LEO CARILLO
‘The First Reader’, by Harry Hansen, The Pittsburgh
Press, August 13, 1943
Horseplay doesn’t
get much attention in this soberly serious town nowadays. Practical jokes are
considered amateurish and foolish antics, symptoms of a fading mentality. A man
can’t stand on his head in front of the Public Library without giving his wife
grounds for divorce. Obviously, we have grown up, but the crazy cavorting of
the old days must have been fun for spectators.
I don’t doubt that
one of the liveliest of hoaxes was that of the horse lost in the subway, which
Harry J. Coleman, the veteran newspaper photographer, describes in his rambling
and rattlety-bang reminiscences, “Give Us a Little Smile, Baby.” This happened
in 1903, a long time ago, surely, but as important to some people as
Washington’s farewell in Fraunce’s Tavern and the Big Blizzard that tied up the
Long Island Railroad.
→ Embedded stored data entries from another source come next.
`config.mk`:
```
export PLATFORM = sky130hd
export DESIGN_NAME = reset_sequencer
export DESIGN_NICKNAME = d
export VERILOG_FILES = /design/src/rtl/reset_sequencer.sv
export SDC_FILE = /design/constraint.sdc
export NUM_CORES = 1
export LEC_CHECK = 0
export ABC_AREA = 1
export CAP_MARGIN = 15
export CELL_PAD_IN_SITES_DETAIL_PLACEMENT = 1
export CELL_PAD_IN_SITES_GLOBAL_PLACEMENT = 2
export CORE_ASPECT_RATIO = 1.75
export CORE_MARGIN = 8
export CORE_UTILIZATION = 35
export CTS_CLUSTER_SIZE = 28
export DETAILED_ROUTE_END_ITERATION = 7
export PLACE_DENSITY_LB_ADDON = 0.1
export SKIP_CTS_REPAIR_TIMING = 1
export SLEW_MARGIN = 20
export SYNTH_ARGS = -nofsm -noshare
export SYNTH_HDL_FRONTEND = slang
export SYNTH_SLANG_ARGS = --single-unit
```
`constraint.sdc`:
```
create_clock -name clk -period 1.8 [get_ports clk]
set_clock_uncertainty 0.05 [all_clocks]
set_input_delay 0.36 -clock clk [delete_from_list [all_inputs] [get_ports clk]]
set_output_delay 0.36 -clock clk [all_outputs]
set_load 0.02 [all_outputs]
```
The horse, as Harry Coleman describes it, was the
invention of a vaudeville comedian named Leo Carillo, who could imitate the
call of a wild stallion on the lone prairie, hitherto unheard in the New York
subway.
You have to take
into consideration two elements now missing: the practice of making the rounds
of “the better bars,” which was being built and there was Harry Coleman and the
two cartoonists – TAD and George Herriman, and the fact that the subway was just
being built and there was every likelihood that a horse might fall into it. TAD
and his pals put on an act at a subway tunnel and Carillo bellowed and neighed,
and soon a crowd collected. “The police reserves arrived with ropes, ladders,
and sappers.” Shovel bearers arrived from the white wings. The fire department
arrived with ladders. It was early dawn and there were plenty of alcoholic
celebrants afloat. Carillo sped up and down the subway whinnying and neighing.
Its one of those
stories that gains in the telling, and at the end Coleman says the scene was
“an inextricable mass of fire department equipment, police squads, milkmen, and
drunks, all engaged in the largest horse hunt in history and the most
frustrated.
I am not one to
deny that it happened. I wasn’t there. Moreover, Coleman is yarning about the
exploits of the past, and that’s good even in these days, when drinks come
high. In that day, long ago, when “drug stores sold drugs,” TAD (He was the
late Thomas A. Dorgan) was quite a joker.